[Data extracted from a collection]
┏━━

<file path="src/rtl/obus_pkg.sv">
package obus_pkg;
    localparam int DW = 8;
    localparam int AW = 16;
    localparam int NPH = 3;
    localparam int PH_PAL = 0;
    localparam int PH_HC  = 1;
    localparam int PH_VC  = 2;

    typedef enum logic {PH_LO = 1'b0, PH_HI = 1'b1} ph_t;

    typedef enum logic [4:0] {
        C_UNMAP, C_EXT, C_VID1, C_CNTL, C_PAL, C_HCNT, C_VCNT,
        C_STAT1, C_STAT2, C_MBOX, C_JOY0, C_JOY1, C_NMI, C_IRQ,
        C_HVB, C_DIRECT
    } cls_t;
endpackage

</file>
<file path="src/rtl/obus_addr_decode.sv">
module obus_addr_decode
    import obus_pkg::*;
(
    input  logic [AW-1:0] addr,
    input  logic          ext_sel,
    output cls_t          cls
);
    always_comb begin
        cls = C_UNMAP;
        if (ext_sel) begin
            cls = C_EXT;
        end else if ((addr & 16'hFFC0) == 16'h2140) begin
            cls = C_MBOX;
        end else if ((addr & 16'hFF80) == 16'h4300) begin
            cls = C_DIRECT;
        end else if (addr >= 16'h4214 && addr <= 16'h421F) begin
            cls = C_DIRECT;
        end else begin
            unique case (addr)
                16'h2134, 16'h2135, 16'h2136,
                16'h2138, 16'h2139, 16'h213A: cls = C_VID1;
                16'h2137: cls = C_CNTL;
                16'h213B: cls = C_PAL;
                16'h213C: cls = C_HCNT;
                16'h213D: cls = C_VCNT;
                16'h213E: cls = C_STAT1;
                16'h213F: cls = C_STAT2;
                16'h4016: cls = C_JOY0;
                16'h4017: cls = C_JOY1;
                16'h4210: cls = C_NMI;
                16'h4211: cls = C_IRQ;
                16'h4212: cls = C_HVB;
                default:  cls = C_UNMAP;
            endcase
        end
    end
endmodule

</file>
<file path="src/rtl/obus_phase_fsm.sv">
module obus_phase_fsm
    import obus_pkg::*;
(
    input  logic clk,
    input  logic rst_n,
    input  logic adv,
    input  logic clr,
    output logic hi
);
    ph_t state, state_nx;

    always_ff @(posedge clk or negedge rst_n) begin
        if (!rst_n) state <= PH_LO;
        else        state <= state_nx;
    end

    always_comb begin
        state_nx = state;
        unique case (state)
            PH_LO: if (adv) state_nx = PH_HI;
            PH_HI: if (clr || adv) state_nx = PH_LO;
            default: state_nx = PH_LO;
        endcase
        if (clr) state_nx = PH_LO;
    end

    always_comb hi = (state == PH_HI);

    assert_phase_toggle_R8: assert property (@(posedge clk) disable iff (!rst_n)
        (adv && !clr) |=> (state != $past(state)));
    assert_phase_clear_R10: assert property (@(posedge clk) disable iff (!rst_n)
        clr |=> (state == PH_LO));
    assert_phase_hold_R2: assert property (@(posedge clk) disable iff (!rst_n)
        (!adv && !clr) |=> $stable(state));
endmodule

</file>
<file path="src/rtl/obus_latch_bank.sv">
module obus_latch_bank
    import obus_pkg::*;
#(
    parameter int N = 3
) (
    input  logic          clk,
    input  logic          rst_n,
    input  logic [N-1:0]  ld,
    input  logic [DW-1:0] din,
    output logic [DW-1:0] q [N]
);
    for (genvar g = 0; g < N; g++) begin : g_lat
        always_ff @(posedge clk or negedge rst_n) begin
            if (!rst_n)     q[g] <= '0;
            else if (ld[g]) q[g] <= din;
        end
        assert_latch_load_R2: assert property (@(posedge clk) disable iff (!rst_n)
            ld[g] |=> (q[g] == $past(din)));
        assert_latch_hold_R2: assert property (@(posedge clk) disable iff (!rst_n)
            !ld[g] |=> $stable(q[g]));
    end
endmodule

</file>
<file path="src/rtl/obus_read_mux.sv">
module obus_read_mux
    import obus_pkg::*;
(
    input  logic        clk,
    input  logic        rst_n,
    input  logic        rd_stb,
    input  logic [15:0] rd_addr,
    input  logic        ext_sel,
    input  logic [7:0]  ext_data,
    input  logic [7:0]  reg_byte,
    input  logic [31:0] mbox_data,
    input  logic [15:0] pal_word,
    input  logic [8:0]  hcnt,
    input  logic [8:0]  vcnt,
    input  logic        irq_flag,
    input  logic        io_ctl_b7,
    output logic [7:0]  rd_data,
    output logic        cnt_latch,
    output logic        irq_clear,
    output logic [7:0]  vid1_obus,
    output logic [7:0]  vid2_obus
);
    localparam int NL = 3;
    localparam int L_MAIN = 0;
    localparam int L_V1 = 1;
    localparam int L_V2 = 2;

    cls_t           cls;
    logic [NPH-1:0] ph_adv, ph_clr, ph_hi;
    logic [NL-1:0]  lat_ld;
    logic [DW-1:0]  lat_q [NL];
    logic [DW-1:0]  m_q, v2_q;

    obus_addr_decode u_dec (.addr(rd_addr), .ext_sel(ext_sel), .cls(cls));

    always_comb begin
        ph_adv = '0;
        ph_clr = '0;
        ph_adv[PH_PAL] = rd_stb && (cls == C_PAL);
        ph_adv[PH_HC]  = rd_stb && (cls == C_HCNT);
        ph_adv[PH_VC]  = rd_stb && (cls == C_VCNT);
        ph_clr[PH_HC]  = rd_stb && (cls == C_STAT2);
        ph_clr[PH_VC]  = rd_stb && (cls == C_STAT2);
    end

    for (genvar p = 0; p < NPH; p++) begin : g_ph
        obus_phase_fsm u_ph (
            .clk(clk), .rst_n(rst_n),
            .adv(ph_adv[p]), .clr(ph_clr[p]), .hi(ph_hi[p])
        );
    end

    always_comb begin
        lat_ld = '0;
        lat_ld[L_MAIN] = rd_stb;
        lat_ld[L_V1]   = rd_stb && (cls == C_VID1 || cls == C_STAT1);
        lat_ld[L_V2]   = rd_stb && (cls == C_PAL || cls == C_HCNT ||
                                    cls == C_VCNT || cls == C_STAT2);
    end

    obus_latch_bank #(.N(NL)) u_lat (
        .clk(clk), .rst_n(rst_n), .ld(lat_ld), .din(rd_data), .q(lat_q)
    );

    always_comb begin
        m_q  = lat_q[L_MAIN];
        v2_q = lat_q[L_V2];
        vid1_obus = lat_q[L_V1];
        vid2_obus = lat_q[L_V2];
    end

    always_comb begin
        rd_data = m_q;
        unique case (cls)
            C_EXT:    rd_data = ext_data;
            C_VID1:   rd_data = reg_byte;
            C_CNTL:   rd_data = m_q;
            C_PAL:    rd_data = ph_hi[PH_PAL] ? {v2_q[7], pal_word[14:8]} : pal_word[7:0];
            C_HCNT:   rd_data = ph_hi[PH_HC] ? {v2_q[7:1], hcnt[8]} : hcnt[7:0];
            C_VCNT:   rd_data = ph_hi[PH_VC] ? {v2_q[7:1], vcnt[8]} : vcnt[7:0];
            C_STAT1:  rd_data = {reg_byte[7:5], m_q[4], reg_byte[3:0]};
            C_STAT2:  rd_data = {reg_byte[7:6], v2_q[5], reg_byte[4:0]};
            C_MBOX:   rd_data = mbox_data[8*rd_addr[1:0] +: 8];
            C_JOY0:   rd_data = {m_q[7:2], reg_byte[1:0]};
            C_JOY1:   rd_data = {m_q[7:5], 5'h1F};
            C_NMI:    rd_data = (reg_byte & 8'h8F) | (m_q & 8'h70);
            C_IRQ:    rd_data = {irq_flag, m_q[6:0]};
            C_HVB:    rd_data = (reg_byte & 8'hC1) | (m_q & 8'h3E);
            C_DIRECT: rd_data = reg_byte;
            C_UNMAP:  rd_data = m_q;
            default:  rd_data = m_q;
        endcase
    end

    always_comb begin
        cnt_latch = rd_stb && (cls == C_CNTL) && io_ctl_b7;
        irq_clear = rd_stb && (cls == C_IRQ);
    end

    assert_unmapped_main_R2: assert property (@(posedge clk) disable iff (!rst_n)
        (!ext_sel && rd_addr == 16'h4213) |-> (rd_data == vid_main_chk()));
    assert_cntlatch_gate_R6: assert property (@(posedge clk) disable iff (!rst_n)
        cnt_latch |-> (io_ctl_b7 && rd_stb && rd_addr == 16'h2137 && !ext_sel));
    assert_irqclr_addr_R5: assert property (@(posedge clk) disable iff (!rst_n)
        irq_clear |-> (rd_stb && rd_addr == 16'h4211 && !ext_sel));
    assert_joy1_low_R3: assert property (@(posedge clk) disable iff (!rst_n)
        (!ext_sel && rd_addr == 16'h4017) |-> (rd_data[4:0] == 5'h1F));

    function automatic logic [7:0] vid_main_chk();
        return lat_q[L_MAIN];
    endfunction
endmodule

</file>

┗━━

- WORK ORDER
There is a line with "PH_HI: if (clr" and a line with "assert_phase_toggle_R8: assert property" above. Copy exactly those two lines and all lines between them, with nothing else.

- RESPONSE TO THE TASK
            PH_HI: if (clr || adv) state_nx = PH_LO;
            default: state_nx = PH_LO;
        endcase
        if (clr) state_nx = PH_LO;
    end

    always_comb hi = (state == PH_HI);

    assert_phase_toggle_R8: assert property (@(posedge clk) disable iff (!rst_n)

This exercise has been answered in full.